▶ _Required work_: Report, as a bare number, how many lines in the data contain "layer".

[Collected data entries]
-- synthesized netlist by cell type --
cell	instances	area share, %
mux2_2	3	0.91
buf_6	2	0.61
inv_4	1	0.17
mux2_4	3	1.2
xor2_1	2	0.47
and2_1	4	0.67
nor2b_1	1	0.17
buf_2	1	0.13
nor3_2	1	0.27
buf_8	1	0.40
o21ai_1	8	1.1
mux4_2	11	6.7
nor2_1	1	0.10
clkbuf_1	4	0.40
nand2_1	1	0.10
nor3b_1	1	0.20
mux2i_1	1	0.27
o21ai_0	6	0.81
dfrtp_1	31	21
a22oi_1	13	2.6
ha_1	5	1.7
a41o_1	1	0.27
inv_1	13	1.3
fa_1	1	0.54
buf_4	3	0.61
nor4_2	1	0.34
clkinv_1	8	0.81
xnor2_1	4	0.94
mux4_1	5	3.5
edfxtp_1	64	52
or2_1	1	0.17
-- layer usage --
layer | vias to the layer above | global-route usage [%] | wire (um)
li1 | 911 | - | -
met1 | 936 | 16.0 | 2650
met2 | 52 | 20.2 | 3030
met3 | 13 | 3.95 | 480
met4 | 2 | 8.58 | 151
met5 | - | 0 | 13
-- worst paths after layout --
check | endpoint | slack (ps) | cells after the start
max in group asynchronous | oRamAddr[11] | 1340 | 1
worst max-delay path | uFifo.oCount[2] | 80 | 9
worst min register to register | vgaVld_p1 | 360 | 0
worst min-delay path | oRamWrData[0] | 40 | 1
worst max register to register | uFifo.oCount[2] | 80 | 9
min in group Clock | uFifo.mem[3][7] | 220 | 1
$ cat config.mk
export PLATFORM = sky130hd
export DESIGN_NAME = utmi_rx_framer
export DESIGN_NICKNAME = d
export VERILOG_FILES = /design/src/rtl/utmi_rx_framer_pkg.sv /design/src/rtl/utmi_rx_framer.sv
export SDC_FILE = /design/constraint.sdc
export NUM_CORES = 1
export LEC_CHECK = 0
export ABC_AREA = 1
export CORE_ASPECT_RATIO = 1.4
export CORE_MARGIN = 5
export CORE_UTILIZATION = 40
export CTS_CLUSTER_DIAMETER = 50
export DETAILED_ROUTE_END_ITERATION = 10
export SKIP_CTS_REPAIR_TIMING = 1
export SLEW_MARGIN = 40
export SYNTH_ARGS = -nofsm -noshare
export SYNTH_HDL_FRONTEND = slang
export SYNTH_SLANG_ARGS = --single-unit
$ cat constraint.sdc
create_clock -name clock -period 2.95 [get_ports clock]
set_clock_uncertainty 0.15 [all_clocks]
set_input_delay 0.295 -clock clock [delete_from_list [all_inputs] [get_ports clock]]
set_output_delay 0.295 -clock clock [all_outputs]
set_load 0.005 [all_outputs]
==> config.mk <==
export PLATFORM = sky130hd
export DESIGN_NAME = ysyx_23060203_ifu
export DESIGN_NICKNAME = d
export VERILOG_FILES = /design/src/rtl/ysyx_23060203_ifu.sv
export SDC_FILE = /design/constraint.sdc
export NUM_CORES = 1
export LEC_CHECK = 0
export ABC_AREA = 1
export BUFFER_PORTS_ARGS = -buffer_cell sky130_fd_sc_hd__buf_4
export CAP_MARGIN = 20
export CORE_ASPECT_RATIO = 1.4
export CORE_MARGIN = 4
export CORE_UTILIZATION = 46
export DETAILED_ROUTE_END_ITERATION = 12
export PLACE_DENSITY = 0.81
export SLEW_MARGIN = 20
export SYNTH_ARGS = -nofsm -noshare
export SYNTH_HDL_FRONTEND = slang
export SYNTH_SLANG_ARGS = --single-unit
==> constraint.sdc <==
create_clock -name clk -period 2.8 [get_ports clk]
set_clock_uncertainty 0.05 [all_clocks]
set_input_delay 0.28 -clock clk [delete_from_list [all_inputs] [get_ports clk]]
set_output_delay 0.28 -clock clk [all_outputs]
set_load 0.005 [all_outputs]
### config.mk
export PLATFORM = sky130hd
export DESIGN_NAME = rtr_output_credit_sched
export DESIGN_NICKNAME = d
export VERILOG_FILES = /design/src/rtl/rtr_output_credit_sched.sv
export SDC_FILE = /design/constraint.sdc
export NUM_CORES = 1
export LEC_CHECK = 0
export ABC_AREA = 1
export BUFFER_PORTS_ARGS = -buffer_cell sky130_fd_sc_hd__buf_2
export CORE_ASPECT_RATIO = 0.9
export CORE_MARGIN = 2
export CORE_UTILIZATION = 42
export DETAILED_ROUTE_END_ITERATION = 10
export SYNTH_ARGS = -nofsm -noshare
export SYNTH_HDL_FRONTEND = slang
export SYNTH_SLANG_ARGS = --single-unit
### constraint.sdc
create_clock -name clk -period 3.9 [get_ports clk]
set_clock_uncertainty 0.05 [all_clocks]
set_input_delay 0.78 -clock clk [delete_from_list [all_inputs] [get_ports clk]]
set_output_delay 0.78 -clock clk [all_outputs]
set_load 0.02 [all_outputs]
### src/rtl/rtr_output_credit_sched.sv
// Credit tracker and round-robin VC scheduler for one router output port.
// Each VC has one credit counter; a grant is given only to a requesting VC that holds credit.
module rtr_output_credit_sched #(
    parameter  int num_vcs         = 4,
    parameter  int buffer_size     = 8,
    localparam int vc_idx_width    = (num_vcs > 1) ? $clog2(num_vcs) : 1,
    localparam int flow_ctrl_width = (num_vcs > 1) ? 1 + vc_idx_width : 1,
    localparam int cred_width      = $clog2(buffer_size + 1)
) (
    input  logic                       clk,
    input  logic                       reset,
    input  logic [flow_ctrl_width-1:0] flow_ctrl_in,
    input  logic [num_vcs-1:0]         req_ovc,
    output logic [num_vcs-1:0]         gnt_ovc,
    output logic                       gnt_valid,
    output logic [num_vcs-1:0]         cred_avail_ovc,
    output logic [num_vcs-1:0]         empty_ovc,
    output logic                       error_ovf
);

    localparam logic [cred_width-1:0]   cnt_full = cred_width'(buffer_size);
    localparam logic [vc_idx_width-1:0] last_vc  = vc_idx_width'(num_vcs - 1);

    logic                    cred_valid_reg;
    logic [vc_idx_width-1:0] cred_idx_reg;
    logic [vc_idx_width-1:0] ptr_reg;
    logic                    error_ovf_reg;
    logic [num_vcs-1:0]      elig;
    logic [num_vcs-1:0]      gnt_next;
    logic [vc_idx_width-1:0] win_idx;
    logic                    idx_ok;
    logic [num_vcs-1:0]      ovf_vec;

    // With a single VC there is no index field: every credit targets VC 0.
    generate
        if (num_vcs > 1) begin : g_idx
            always_ff @(posedge clk) begin
                if (reset) begin
                    cred_valid_reg <= 1'b0;
                    cred_idx_reg   <= '0;
                end else begin
                    cred_valid_reg <= flow_ctrl_in[0];
                    cred_idx_reg   <= flow_ctrl_in[flow_ctrl_width-1:1];
                end
            end
        end else begin : g_noidx
            always_ff @(posedge clk) begin
                if (reset) begin
                    cred_valid_reg <= 1'b0;
                end else begin
                    cred_valid_reg <= flow_ctrl_in[0];
                end
            end
            assign cred_idx_reg = '0;
        end
    endgenerate

    assign idx_ok = (int'(cred_idx_reg) < num_vcs);
    assign elig   = req_ovc & cred_avail_ovc;

    // First eligible VC at or after the pointer, wrapping around.
    always_comb begin
        int v;
        v        = 0;
        gnt_next = '0;
        win_idx  = '0;
        for (int off = 0; off < num_vcs; off++) begin
            v = int'(ptr_reg) + off;
            if (v >= num_vcs) v = v - num_vcs;
            if (gnt_next == '0 && elig[v]) begin
                gnt_next[v] = 1'b1;
                win_idx     = vc_idx_width'(v);
            end
        end
    end

    assign gnt_ovc   = gnt_next;
    assign gnt_valid = |gnt_next;

    always_ff @(posedge clk) begin
        if (reset) begin
            ptr_reg <= '0;
        end else if (gnt_valid) begin
            ptr_reg <= (win_idx == last_vc) ? '0 : win_idx + 1'b1;
        end
    end

    generate
        for (genvar gi = 0; gi < num_vcs; gi++) begin : g_vc
            logic [cred_width-1:0] cnt_reg;
            logic                  ret;

            assign ret = cred_valid_reg && idx_ok && (int'(cred_idx_reg) == gi);

            // Simultaneous grant and return cancel; a lone return on a full counter saturates.
            always_ff @(posedge clk) begin
                if (reset) begin
                    cnt_reg <= cnt_full;
                end else if (ret && !gnt_next[gi]) begin
                    if (cnt_reg != cnt_full) cnt_reg <= cnt_reg + 1'b1;
                end else if (gnt_next[gi] && !ret) begin
                    cnt_reg <= cnt_reg - 1'b1;
                end
            end

            assign ovf_vec[gi]        = ret && !gnt_next[gi] && (cnt_reg == cnt_full);
            assign cred_avail_ovc[gi] = (cnt_reg != '0);
            assign empty_ovc[gi]      = (cnt_reg == cnt_full);
        end
    endgenerate

    always_ff @(posedge clk) begin
        if (reset) begin
            error_ovf_reg <= 1'b0;
        end else if ((|ovf_vec) || (cred_valid_reg && !idx_ok)) begin
            error_ovf_reg <= 1'b1;
        end
    end

    assign error_ovf = error_ovf_reg;

endmodule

▶ _Answer_: 2